A senior Shanghai delegate and the chairman of cloud provider UCloud has urged the city to accelerate development of so‑called “space compute” — the integration of satellite constellations, on‑orbit processing and ground networks — arguing that the technology is entering a decisive phase from proof‑of‑concept to scaled deployment.
Ji Xinhua, a deputy to Shanghai’s municipal people’s congress and UCloud’s chairman and CEO, filed four formal proposals ahead of the city’s 2026 two‑sessions. He framed space compute as both an economic opportunity and a measure of national technological strength, citing a market estimate that the global space compute sector could reach $24.94 billion in 2026 and grow at a compounded annual rate of about 15% through 2035.
Ji did not gloss over the obstacles. He identified core technical shortfalls in starborne radiation‑hardened CPUs and GPUs, high‑speed inter‑satellite laser links, in‑orbit data‑center integration and integrated space‑ground scheduling systems. He described an incomplete domestic supply chain — from upstream hardware through constellation operators to downstream applications — and flagged high R&D costs, long development cycles and insufficient financing channels as constraints on commercialisation.
To overcome those hurdles, Ji proposed a package of measures tailored to Shanghai. He called for a dedicated “Shanghai Space Compute Technology Breakthrough” programme to concentrate research resources and for the establishment of a national key laboratory in Shanghai, combined with an in‑orbit technology demonstration platform. The idea is to bring together aerospace institutes, universities and private firms in cross‑disciplinary consortia to prototype and test layered capabilities spanning edge, cloud and distributed computing in space.
On industrial policy, Ji urged the city to cultivate local anchors and clusters: help homegrown aerospace firms extend into space compute, form an industry alliance that links chips, satellites, launches, operations and applications, and prioritise pilot projects in municipal services such as emergency management, meteorology, financial risk control and intelligent transport. He also suggested coordinating with neighbouring Jiangsu, Zhejiang and Anhui to pool manufacturing, compute infrastructure and application markets across the Yangtze Delta.
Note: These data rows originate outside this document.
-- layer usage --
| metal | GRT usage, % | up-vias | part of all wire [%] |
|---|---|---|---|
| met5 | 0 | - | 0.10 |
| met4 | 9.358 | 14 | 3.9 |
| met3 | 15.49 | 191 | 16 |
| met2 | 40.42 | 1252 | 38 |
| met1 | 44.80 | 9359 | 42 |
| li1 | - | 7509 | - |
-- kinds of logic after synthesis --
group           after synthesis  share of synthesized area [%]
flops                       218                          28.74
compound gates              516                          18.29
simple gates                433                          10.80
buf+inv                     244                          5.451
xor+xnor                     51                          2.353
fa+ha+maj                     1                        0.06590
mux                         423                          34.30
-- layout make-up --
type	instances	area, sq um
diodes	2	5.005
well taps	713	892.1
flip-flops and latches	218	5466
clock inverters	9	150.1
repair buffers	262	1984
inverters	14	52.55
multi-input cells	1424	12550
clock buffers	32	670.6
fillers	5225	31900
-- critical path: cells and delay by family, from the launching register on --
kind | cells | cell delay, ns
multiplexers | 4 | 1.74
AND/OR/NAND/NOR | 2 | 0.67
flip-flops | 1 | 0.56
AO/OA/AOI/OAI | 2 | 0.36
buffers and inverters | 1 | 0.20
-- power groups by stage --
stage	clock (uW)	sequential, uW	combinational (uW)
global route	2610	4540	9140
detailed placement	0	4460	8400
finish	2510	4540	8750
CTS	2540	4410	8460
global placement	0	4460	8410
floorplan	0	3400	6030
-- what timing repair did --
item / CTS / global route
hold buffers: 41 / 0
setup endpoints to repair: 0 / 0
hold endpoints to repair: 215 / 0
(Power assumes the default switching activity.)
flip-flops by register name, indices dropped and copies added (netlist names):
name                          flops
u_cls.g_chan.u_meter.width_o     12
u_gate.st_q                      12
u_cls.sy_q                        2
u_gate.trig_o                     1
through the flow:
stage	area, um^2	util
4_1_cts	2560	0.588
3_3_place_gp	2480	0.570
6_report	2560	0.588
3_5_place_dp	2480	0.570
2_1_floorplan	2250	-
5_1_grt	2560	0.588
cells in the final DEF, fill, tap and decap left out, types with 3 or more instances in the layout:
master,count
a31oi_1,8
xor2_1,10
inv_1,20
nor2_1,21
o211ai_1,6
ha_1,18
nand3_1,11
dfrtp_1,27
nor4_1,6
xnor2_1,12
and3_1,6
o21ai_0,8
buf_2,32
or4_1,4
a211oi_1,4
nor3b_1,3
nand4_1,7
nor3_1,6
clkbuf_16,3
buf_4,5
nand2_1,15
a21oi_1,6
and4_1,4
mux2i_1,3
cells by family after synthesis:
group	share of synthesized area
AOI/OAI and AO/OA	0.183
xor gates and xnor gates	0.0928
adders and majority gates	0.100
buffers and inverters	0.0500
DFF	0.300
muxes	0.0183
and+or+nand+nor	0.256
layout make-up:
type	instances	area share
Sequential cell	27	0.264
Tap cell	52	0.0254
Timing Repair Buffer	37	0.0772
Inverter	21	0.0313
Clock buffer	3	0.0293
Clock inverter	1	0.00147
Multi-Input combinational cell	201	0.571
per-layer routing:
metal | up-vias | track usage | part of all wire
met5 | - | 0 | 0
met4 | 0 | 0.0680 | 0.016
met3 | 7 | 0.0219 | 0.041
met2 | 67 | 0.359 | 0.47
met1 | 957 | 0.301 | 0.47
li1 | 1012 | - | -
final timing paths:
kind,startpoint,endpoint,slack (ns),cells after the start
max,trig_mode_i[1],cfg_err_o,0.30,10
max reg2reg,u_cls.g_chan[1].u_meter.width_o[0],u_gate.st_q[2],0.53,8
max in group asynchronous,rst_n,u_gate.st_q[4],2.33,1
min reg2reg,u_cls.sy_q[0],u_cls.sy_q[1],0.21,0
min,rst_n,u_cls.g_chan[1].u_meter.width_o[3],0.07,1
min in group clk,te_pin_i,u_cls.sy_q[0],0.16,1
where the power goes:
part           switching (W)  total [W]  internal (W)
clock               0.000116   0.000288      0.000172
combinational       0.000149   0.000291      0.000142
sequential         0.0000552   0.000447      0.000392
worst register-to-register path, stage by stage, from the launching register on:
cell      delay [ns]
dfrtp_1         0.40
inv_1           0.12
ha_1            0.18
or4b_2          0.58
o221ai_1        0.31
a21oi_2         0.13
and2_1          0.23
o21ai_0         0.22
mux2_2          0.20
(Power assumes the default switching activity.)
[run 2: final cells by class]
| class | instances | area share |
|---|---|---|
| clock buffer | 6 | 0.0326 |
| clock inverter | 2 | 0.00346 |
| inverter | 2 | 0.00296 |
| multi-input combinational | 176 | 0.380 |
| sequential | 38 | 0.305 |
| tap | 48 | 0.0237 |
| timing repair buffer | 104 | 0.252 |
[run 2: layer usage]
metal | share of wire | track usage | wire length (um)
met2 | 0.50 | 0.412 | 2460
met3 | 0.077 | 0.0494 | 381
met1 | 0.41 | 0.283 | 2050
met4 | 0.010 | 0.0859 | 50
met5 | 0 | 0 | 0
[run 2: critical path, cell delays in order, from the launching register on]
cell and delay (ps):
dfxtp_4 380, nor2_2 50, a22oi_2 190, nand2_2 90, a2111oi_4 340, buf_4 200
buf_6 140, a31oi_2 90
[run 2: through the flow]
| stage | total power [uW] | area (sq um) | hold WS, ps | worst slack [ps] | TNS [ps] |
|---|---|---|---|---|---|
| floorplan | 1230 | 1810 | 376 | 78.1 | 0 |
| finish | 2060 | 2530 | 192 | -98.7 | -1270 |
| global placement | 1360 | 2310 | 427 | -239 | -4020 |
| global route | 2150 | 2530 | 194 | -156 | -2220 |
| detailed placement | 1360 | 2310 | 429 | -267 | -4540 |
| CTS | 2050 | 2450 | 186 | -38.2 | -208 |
Ji linked Shanghai’s space ambitions to domestic constellations and national projects, pressing for active engagement with programmes such as China Star Network and Qianfan, and for alignment with major state endeavours including deep‑space missions and space station work so that civilian and scientific platforms can be mutually reinforcing.
Beyond orbital hardware, Ji turned to the terrestrial compute stack. He proposed creating a formal standard for adapting software to domestically produced GPUs and mobilising collaboration between local chipmakers (named in his proposals), leading universities and cloud providers to optimise AI large models, autonomous driving stacks and bioinformatics workloads for Chinese silicon. He urged government procurement to seed adoption of “domestic GPU + local AI framework” full‑stack solutions in sensitive sectors such as finance, healthcare and government services.
Ji also sketched an initiative to accelerate scientific research with AI: expand the municipal compute scheduling system to create an “AI for Science (AI4S) public compute pool” that consolidates idle capacity at universities and research institutes, and set up a Shanghai AI4S Agile Governance Centre drawing in scientists, ethicists, lawyers and industry leaders to steward use‑cases and risk management.
Finally, he connected these technical measures to Shanghai’s broader drive to be a digital gateway for Chinese companies going abroad. Building on the city’s 2023–26 new‑infrastructure plan — which aims to link core nodes such as Lingang and Hongqiao to overseas interconnection points — Ji advocated an international rules‑adaptation service, deeper coordination with Hong Kong and Singapore, and a ‘digital export cloud‑station’ to support cross‑border services.
Ji’s proposals map a comprehensive municipal playbook: combine mission‑oriented public funding, a research‑to‑demonstration pipeline, industrial clustering, software standards and governance structures. If implemented at scale, they would accelerate China’s strategic push into an area where commercial and national security interests converge, but they also rest on heavy state coordination, significant capital and successful domestic chip‑software co‑development.
For international observers, the proposals are notable not only for their technical ambition but for what they reveal about the priorities of China’s technology policymaking: closing gaps in foundational capabilities, leveraging regional coordination to build ecosystems, and using public procurement and pilot projects to create market demand. The path from demonstration to commercially viable services remains long, and success will depend on breakthroughs in radiation‑tolerant computing, on‑orbit assembly and high‑capacity inter‑satellite communications, together with viable financing models for capital‑intensive programmes.